Categories: Parenting

Top 5 Tricks Kids Play Before Bed: What to Watch For, How to Win

I love my children dearly. They are excellent kids by today’s standards. They are five and eight years old and have never thrown tantrums in public, play well with others, don’t bully and are generally helpful and respectful to all adults they come across. But they hate to go to bed.

They’ve never really liked going to bed. I don’t really know too many kids that enjoy the bedtime experience. These are the top 5 I’ve heard in my house and my relative’s homes. I can’t guarantee that every solution I found works with your kids, but they work with mine.

1. “I’m still hungry.” I love this one. The kids wouldn’t particularly finish their dinner and needed nothing else to eat for the next two hours. However, when it was bedtime, Darfur has nothing on their stomachs. You can see them slowly come down the stairs and hallway (as if they were sneaking); hands on stomach, eyes squinted in order to achieve the look of starvation. “I’m so hungry, daddy.” Awww. Don’t you just want to feed the lil’ guy an extra hamburger?

What’s amazing is how two crackers can solve that pain of starvation. Yes, two crackers and a small cup of water. There, that did it. After a few nights of this, we made it particularly clear that no playing and no dessert were going to happen if all the dinner wasn’t eaten. “No one gets dessert without a clean plate. And dessert is the last thing you eat tonight or you don’t get any tomorrow.” Dessert was usually a mint or small scoop of light ice cream.

This staved off the “hunger” pains throughout the night because what child doesn’t want dessert TWO nights in a row? Another end to the trick was that extra serving of side the kids didn’t like. More peas? “No, I’m full.” “Good. That means you shouldn’t be hungry anymore tonight since you had no room for peas.” Logic is a wonderful tool.

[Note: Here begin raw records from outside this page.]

`src/rtl/mem_arbiter_pkg.sv`:
```
// mem_arbiter_pkg: shared definitions for the instruction/data memory arbiter.
//   - arb_state_t       : arbiter FSM state encoding
//   - STARVE_LIMIT_DEF  : default cap on data grants while a fetch waits
//   - MEM_SPACE         : highest word index of the default memory
//   - F3_*              : load/store funct3 encodings
//   - BE_*              : big-endian byte-enable masks (offset 0 = bits [31:24])
//   - d_access_err()    : data access legality check
package mem_arbiter_pkg;

  localparam int MEM_SPACE        = 1023;
  localparam int STARVE_LIMIT_DEF = 4;

  typedef enum logic [1:0] {
    IDLE   = 2'd0,
    I_RESP = 2'd1,
    D_RESP = 2'd2
  } arb_state_t;

  // Loads use all five; stores use only B/H/W (SB=000, SH=001, SW=010).
  localparam logic [2:0] F3_B  = 3'b000;
  localparam logic [2:0] F3_H  = 3'b001;
  localparam logic [2:0] F3_W  = 3'b010;
  localparam logic [2:0] F3_BU = 3'b100;
  localparam logic [2:0] F3_HU = 3'b101;

  localparam logic [3:0] BE_B0 = 4'b1000;  // byte at offset 0, shifted right by offset
  localparam logic [3:0] BE_H0 = 4'b1100;  // halfword at offset 0
  localparam logic [3:0] BE_H2 = 4'b0011;  // halfword at offset 2
  localparam logic [3:0] BE_W  = 4'b1111;

  // Misaligned, reserved funct3 (including unsigned variants on stores) or
  // word index beyond the memory depth.
  function automatic logic d_access_err(input logic        we,
                                        input logic [2:0]  f3,
                                        input logic [31:0] addr,
                                        input int unsigned words);
    logic bad_f3;
    logic misal;
    logic oor;
    bad_f3 = 1'b0;
    misal  = 1'b0;
    case (f3)
      F3_B:    bad_f3 = 1'b0;
      F3_H:    misal  = addr[0];
      F3_W:    misal  = (addr[1:0] != 2'b00);
      F3_BU:   bad_f3 = we;
      F3_HU:   begin bad_f3 = we; misal = addr[0]; end
      default: bad_f3 = 1'b1;
    endcase
    oor = ({2'b00, addr[31:2]} >= words);
    return bad_f3 | misal | oor;
  endfunction

endpackage

```
`src/rtl/mem_arbiter_lane_align.sv`:
```
// mem_lane_align: combinational big-endian lane steering and load extension.
// Ports:
//   i_funct3 [2:0]  access size/sign encoding
//   i_off    [1:0]  byte offset within the word
//   i_wdata  [31:0] right-justified store data
//   i_rdata  [31:0] raw memory word
//   o_be     [3:0]  store byte enables
//   o_wdata  [31:0] lane-replicated store data
//   o_rdata  [31:0] selected and extended load data
module mem_lane_align
  import mem_arbiter_pkg::*;
(
  input  logic [2:0]  i_funct3,
  input  logic [1:0]  i_off,
  input  logic [31:0] i_wdata,
  input  logic [31:0] i_rdata,
  output logic [3:0]  o_be,
  output logic [31:0] o_wdata,
  output logic [31:0] o_rdata
);

  logic [7:0]  w_byte;
  logic [15:0] w_half;

  // Pick the addressed byte/halfword; offset 0 is the most significant lane.
  always_comb begin
    w_byte = 8'h00;
    case (i_off)
      2'b00:   w_byte = i_rdata[31:24];
      2'b01:   w_byte = i_rdata[23:16];
      2'b10:   w_byte = i_rdata[15:8];
      default: w_byte = i_rdata[7:0];
    endcase
    if (i_off[1]) begin
      w_half = i_rdata[15:0];
    end else begin
      w_half = i_rdata[31:16];
    end
  end

  // Byte enables, replicated write data and extended read data per size.
  always_comb begin
    o_be    = 4'b0000;
    o_wdata = 32'h0000_0000;
    o_rdata = 32'h0000_0000;
    case (i_funct3)
      F3_B: begin
        o_be    = BE_B0 >> i_off;
        o_wdata = {4{i_wdata[7:0]}};
        o_rdata = {{24{w_byte[7]}}, w_byte};
      end
      F3_BU: begin
        o_be    = BE_B0 >> i_off;
        o_wdata = {4{i_wdata[7:0]}};
        o_rdata = {24'h00_0000, w_byte};
      end
      F3_H: begin
        o_be    = i_off[1] ? BE_H2 : BE_H0;
        o_wdata = {2{i_wdata[15:0]}};
        o_rdata = {{16{w_half[15]}}, w_half};
      end
      F3_HU: begin
        o_be    = i_off[1] ? BE_H2 : BE_H0;
        o_wdata = {2{i_wdata[15:0]}};
        o_rdata = {16'h0000, w_half};
      end
      F3_W: begin
        o_be    = BE_W;
        o_wdata = i_wdata;
        o_rdata = i_rdata;
      end
      default: begin
        o_be    = 4'b0000;
        o_wdata = 32'h0000_0000;
        o_rdata = 32'h0000_0000;
      end
    endcase
  end

endmodule

```
`src/rtl/mem_arbiter.sv`:
```
// mem_arbiter: two-port (fetch / data) arbiter onto a single-ported word memory.
// One access outstanding at a time: IDLE issues, I_RESP/D_RESP return data.
// Ports:
//   clk, rst_n                       clock, async active-low reset
//   i_req, i_addr                    fetch request (level) and byte address
//   i_valid, i_rdata                 fetch response pulse and word
//   d_req, d_we, d_funct3, d_addr,   data request (level), direction, size,
//   d_wdata                          byte address, right-justified store data
//   d_valid, d_err, d_rdata          data response pulse, error flag, load data
//   mem_en, mem_we, mem_be,          memory strobe, write, byte enables,
//   mem_addr, mem_wdata, mem_rdata   word address, write data, read data (+1 cycle)
module mem_arbiter
  import mem_arbiter_pkg::*;
#(
  parameter int STARVE_LIMIT = STARVE_LIMIT_DEF,
  parameter int MEM_WORDS    = MEM_SPACE + 1
) (
  input  logic        clk,
  input  logic        rst_n,
  input  logic        i_req,
  input  logic [31:0] i_addr,
  output logic        i_valid,
  output logic [31:0] i_rdata,
  input  logic        d_req,
  input  logic        d_we,
  input  logic [2:0]  d_funct3,
  input  logic [31:0] d_addr,
  input  logic [31:0] d_wdata,
  output logic        d_valid,
  output logic        d_err,
  output logic [31:0] d_rdata,
  output logic        mem_en,
  output logic        mem_we,
  output logic [3:0]  mem_be,
  output logic [9:0]  mem_addr,
  output logic [31:0] mem_wdata,
  input  logic [31:0] mem_rdata
);

  localparam int              CW      = (STARVE_LIMIT < 1) ? 1 : $clog2(STARVE_LIMIT + 1);
  localparam logic [CW-1:0]   LIMIT_C = CW'(STARVE_LIMIT);

  arb_state_t    r_state;
  arb_state_t    w_state_nxt;
  logic [CW-1:0] r_starve_cnt;
  logic [2:0]    r_d_funct3;
  logic [1:0]    r_d_off;
  logic          r_d_we;
  logic          r_d_err;

  logic          w_pick_i;
  logic          w_gnt_i;
  logic          w_gnt_d;
  logic          w_d_err;
  logic [2:0]    w_f3_sel;
  logic [1:0]    w_off_sel;
  logic [3:0]    w_be;
  logic [31:0]   w_wdata_lane;
  logic [31:0]   w_rdata_ext;
  logic          w_unused_bits;

  // Fetch address bits outside the word index play no part in the access.
  assign w_unused_bits = ^{i_addr[31:12], i_addr[1:0]};

  // Data wins ties until the fetch side has waited STARVE_LIMIT data grants.
  assign w_pick_i = i_req & (~d_req | (r_starve_cnt == LIMIT_C));
  assign w_gnt_i  = (r_state == IDLE) & w_pick_i;
  assign w_gnt_d  = (r_state == IDLE) & d_req & ~w_pick_i;
  assign w_d_err  = d_access_err(d_we, d_funct3, d_addr, MEM_WORDS);

  // The aligner serves the store path while issuing and the load path while
  // responding, so its controls come from the live request or the captured one.
  assign w_f3_sel  = (r_state == D_RESP) ? r_d_funct3 : d_funct3;
  assign w_off_sel = (r_state == D_RESP) ? r_d_off    : d_addr[1:0];

  mem_lane_align u_lane (
    .i_funct3 (w_f3_sel),
    .i_off    (w_off_sel),
    .i_wdata  (d_wdata),
    .i_rdata  (mem_rdata),
    .o_be     (w_be),
    .o_wdata  (w_wdata_lane),
    .o_rdata  (w_rdata_ext)
  );

  // FSM state register.
  always_ff @(posedge clk or negedge rst_n) begin
    if (!rst_n) begin
      r_state <= IDLE;
    end else begin
      r_state <= w_state_nxt;
    end
  end

  // FSM next-state logic.
  always_comb begin
    w_state_nxt = r_state;
    case (r_state)
      IDLE: begin
        if (w_gnt_i) begin
          w_state_nxt = I_RESP;
        end else if (w_gnt_d) begin
          w_state_nxt = D_RESP;
        end else begin
          w_state_nxt = IDLE;
        end
      end
      I_RESP:  w_state_nxt = IDLE;
      D_RESP:  w_state_nxt = IDLE;
      default: w_state_nxt = IDLE;
    endcase
  end

  // Starvation counter: counts data grants taken over a waiting fetch.
  always_ff @(posedge clk or negedge rst_n) begin
    if (!rst_n) begin
      r_starve_cnt <= '0;
    end else if (!i_req || w_gnt_i) begin
      r_starve_cnt <= '0;
    end else if (w_gnt_d && (r_starve_cnt != LIMIT_C)) begin
      r_starve_cnt <= r_starve_cnt + CW'(1);
    end else begin
      r_starve_cnt <= r_starve_cnt;
    end
  end

  // Capture the granted data request so the response does not depend on the
  // requester keeping its inputs stable.
  always_ff @(posedge clk or negedge rst_n) begin
    if (!rst_n) begin
      r_d_funct3 <= 3'b000;
      r_d_off    <= 2'b00;
      r_d_we     <= 1'b0;
      r_d_err    <= 1'b0;
    end else if (w_gnt_d) begin
      r_d_funct3 <= d_funct3;
      r_d_off    <= d_addr[1:0];
      r_d_we     <= d_we;
      r_d_err    <= w_d_err;
    end else begin
      r_d_funct3 <= r_d_funct3;
      r_d_off    <= r_d_off;
      r_d_we     <= r_d_we;
      r_d_err    <= r_d_err;
    end
  end

  // FSM outputs; gated by rst_n so every output is 0 while reset is held.
  always_comb begin
    i_valid   = 1'b0;
    i_rdata   = 32'h0000_0000;
    d_valid   = 1'b0;
    d_err     = 1'b0;
    d_rdata   = 32'h0000_0000;
    mem_en    = 1'b0;
    mem_we    = 1'b0;
    mem_be    = 4'b0000;
    mem_addr  = 10'd0;
    mem_wdata = 32'h0000_0000;
    if (rst_n) begin
      case (r_state)
        IDLE: begin
          if (w_gnt_i) begin
            mem_en   = 1'b1;
            mem_be   = BE_W;
            mem_addr = i_addr[11:2];
          end else if (w_gnt_d && !w_d_err) begin
            mem_en    = 1'b1;
            mem_we    = d_we;
            mem_be    = d_we ? w_be : BE_W;
            mem_addr  = d_addr[11:2];
            mem_wdata = d_we ? w_wdata_lane : 32'h0000_0000;
          end else begin
            mem_en = 1'b0;
          end
        end
        I_RESP: begin
          i_valid = 1'b1;
          i_rdata = mem_rdata;
        end
        D_RESP: begin
          d_valid = 1'b1;
          d_err   = r_d_err;
          d_rdata = (r_d_err || r_d_we) ? 32'h0000_0000 : w_rdata_ext;
        end
        default: begin
          i_valid = 1'b0;
        end
      endcase
    end else begin
      i_valid = 1'b0;
    end
  end

endmodule
```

2. “There’s a monster in my closet!” Really? All the way in the closet? THAT closet? The same one you were playing hide-and-seek in yesterday? Monsters don’t live in my kids’ closets. They used to, until their giant stuffed gorilla/dog/teddy bear sat in the closet, facing the kids’ beds. He was a watchful, protective animal and wouldn’t dare let a monster get into a closet! And no bad monsters live in there since Monsters, Inc. came out.

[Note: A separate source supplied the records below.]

==> src/rtl/bwt_rank_engine.sv <==
// rtl/bwt_rank_engine.sv - cyclic BWT engine ranking rotations by prefix doubling.
// BWT_EARLY_EXIT_EN: skip remaining phases once ranks are unique; adds phases_used.
module bwt_rank_engine
   import bwt_pkg::*;
#(
   parameter int STR_LEN = 32,
   parameter int CHAR_W  = 8,
   parameter int LANES   = 4
) (
   input  logic                       clk,
   input  logic                       rst_n,
   input  logic                       start,
   input  logic                       in_valid,
   output logic                       in_ready,
   input  logic [CHAR_W-1:0]          in_data,
   output logic                       out_valid,
   input  logic                       out_ready,
   output logic [CHAR_W-1:0]          out_data,
   output logic                       out_last,
   output logic [$clog2(STR_LEN)-1:0] primary_idx,
   output logic                       busy,
   output logic                       done
`ifdef BWT_EARLY_EXIT_EN
   ,
   output logic [$clog2(STR_LEN)-1:0] phases_used
`endif
);

   localparam int IDX_W  = idx_w(STR_LEN);
   localparam int RANK_W = rank_w(CHAR_W, STR_LEN);
   localparam int P      = IDX_W;
   localparam int CNT_W  = $clog2(LANES + 1);
   localparam logic [IDX_W-1:0] LAST   = IDX_W'(STR_LEN - 1);
   localparam logic [IDX_W-1:0] J_LAST = IDX_W'(STR_LEN - LANES);
   localparam logic [IDX_W-1:0] P_LAST = IDX_W'(P - 1);

   state_e state, state_nx;

   logic [CHAR_W-1:0] sym   [STR_LEN];
   logic [CHAR_W-1:0] bwt   [STR_LEN];
   logic [RANK_W-1:0] rank  [STR_LEN];
   logic [RANK_W-1:0] nrank [STR_LEN];

   logic [IDX_W-1:0] cnt, j_base, p, acc;
   logic             tie, finish_ph;
   logic [IDX_W:0]   sum;
   logic [CNT_W-1:0] lt_cnt;
   logic             eq_other;
   key_t             key_i;
   key_t [LANES-1:0] key_j;

   function automatic logic [IDX_W-1:0] partner(input logic [IDX_W-1:0] a,
                                                input logic [IDX_W-1:0] sh);
      logic [IDX_W:0] s;
      s = {1'b0, a} + ((IDX_W+1)'(1) << sh);
      if (s >= (IDX_W+1)'(STR_LEN))
         s = s - (IDX_W+1)'(STR_LEN);
      return s[IDX_W-1:0];
   endfunction

   always_comb begin
      key_i.hi = KEY_FW'(rank[cnt]);
      key_i.lo = KEY_FW'(rank[partner(cnt, p)]);
      for (int l = 0; l < LANES; l++) begin
         key_j[l].hi = KEY_FW'(rank[j_base + IDX_W'(l)]);
         key_j[l].lo = KEY_FW'(rank[partner(j_base + IDX_W'(l), p)]);
      end
   end

   bwt_key_cmp #(.LANES(LANES), .IDX_W(IDX_W), .CNT_W(CNT_W)) u_cmp (
      .key_i    (key_i),
      .key_j    (key_j),
      .i_idx    (cnt),
      .j_base   (j_base),
      .tie_break(p == P_LAST),
      .lt_cnt   (lt_cnt),
      .eq_other (eq_other)
   );

   assign sum = {1'b0, acc} + (IDX_W+1)'(lt_cnt);

`ifdef BWT_EARLY_EXIT_EN
   assign finish_ph = (p == P_LAST) || !tie;
`else
   logic tie_unused;
   assign tie_unused = tie;
   assign finish_ph  = (p == P_LAST);
`endif

   always_ff @(posedge clk or negedge rst_n) begin
      if (!rst_n) state <= IDLE;
      else        state <= state_nx;
   end

   always_comb begin
      state_nx = state;
      case (state)
         IDLE:    if (start) state_nx = LOAD;
         LOAD:    if (in_valid && cnt == LAST) state_nx = INIT;
         INIT:    state_nx = CMP;
         CMP:     if (j_base == J_LAST && cnt == LAST) state_nx = COMMIT;
         COMMIT:  state_nx = finish_ph ? SCATTER : CMP;
         SCATTER: if (cnt == LAST) state_nx = OUT;
         OUT:     if (out_ready && cnt == LAST) state_nx = DONE;
         DONE:    state_nx = IDLE;
         default: state_nx = IDLE;
      endcase
   end

   always_ff @(posedge clk or negedge rst_n) begin
      if (!rst_n) begin
         for (int i = 0; i < STR_LEN; i++) begin
            sym[i]   <= '0;
            bwt[i]   <= '0;
            rank[i]  <= '0;
            nrank[i] <= '0;
         end
         cnt         <= '0;
         j_base      <= '0;
         p           <= '0;
         acc         <= '0;
         tie         <= 1'b0;
         primary_idx <= '0;
`ifdef BWT_EARLY_EXIT_EN
         phases_used <= '0;
`endif
      end else begin
         case (state)
            IDLE: cnt <= '0;
            LOAD: if (in_valid) begin
               sym[cnt] <= in_data;
               cnt      <= (cnt == LAST) ? '0 : cnt + 1'b1;
            end
            INIT: begin
               for (int i = 0; i < STR_LEN; i++)
                  rank[i] <= RANK_W'(sym[i]);
               p      <= '0;
               j_base <= '0;
               acc    <= '0;
               tie    <= 1'b0;
               cnt    <= '0;
            end
            CMP: begin
               if (eq_other) tie <= 1'b1;
               if (j_base == J_LAST) begin
                  nrank[cnt] <= RANK_W'(sum);
                  acc        <= '0;
                  j_base     <= '0;
                  cnt        <= (cnt == LAST) ? '0 : cnt + 1'b1;
               end else begin
                  acc    <= sum[IDX_W-1:0];
                  j_base <= j_base + IDX_W'(LANES);
               end
            end
            COMMIT: begin
               for (int i = 0; i < STR_LEN; i++)
                  rank[i] <= nrank[i];
               p   <= p + 1'b1;
               tie <= 1'b0;
`ifdef BWT_EARLY_EXIT_EN
               phases_used <= p + 1'b1;
`endif
            end
            SCATTER: begin
               // Row rank[i] ends with the symbol preceding rotation i.
               bwt[rank[cnt][IDX_W-1:0]] <= sym[(cnt == '0) ? LAST : cnt - 1'b1];
               primary_idx <= rank[0][IDX_W-1:0];
               cnt         <= (cnt == LAST) ? '0 : cnt + 1'b1;
            end
            OUT: if (out_ready) cnt <= (cnt == LAST) ? '0 : cnt + 1'b1;
            default: ;
         endcase
      end
   end

   assign in_ready  = (state == LOAD);
   assign out_valid = (state == OUT);
   assign out_data  = bwt[cnt];
   assign out_last  = out_valid && (cnt == LAST);
   assign busy      = (state != IDLE);
   assign done      = (state == DONE);

endmodule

3. “It’s too hot! It’s too cold!” 90% of the time the temperature isn’t an issue that is real. If you have central air, just turn on the fan option. It at least “sounds” like you did something about the temperature. Make sure there is a blanket nearby for the “cold”, and tell them to just wear underwear and a t-shirt if it’s hot.

4.”But daddy, I didn’t get to (insert random event here)” What was your child doing for two hours before it was bedtime? Probably playing, or watching TV, or just plain having fun. In fact, I bet he or she chose what method of “fun” your child was having. My kids are big into healing some traumatic paper cut right at bedtime.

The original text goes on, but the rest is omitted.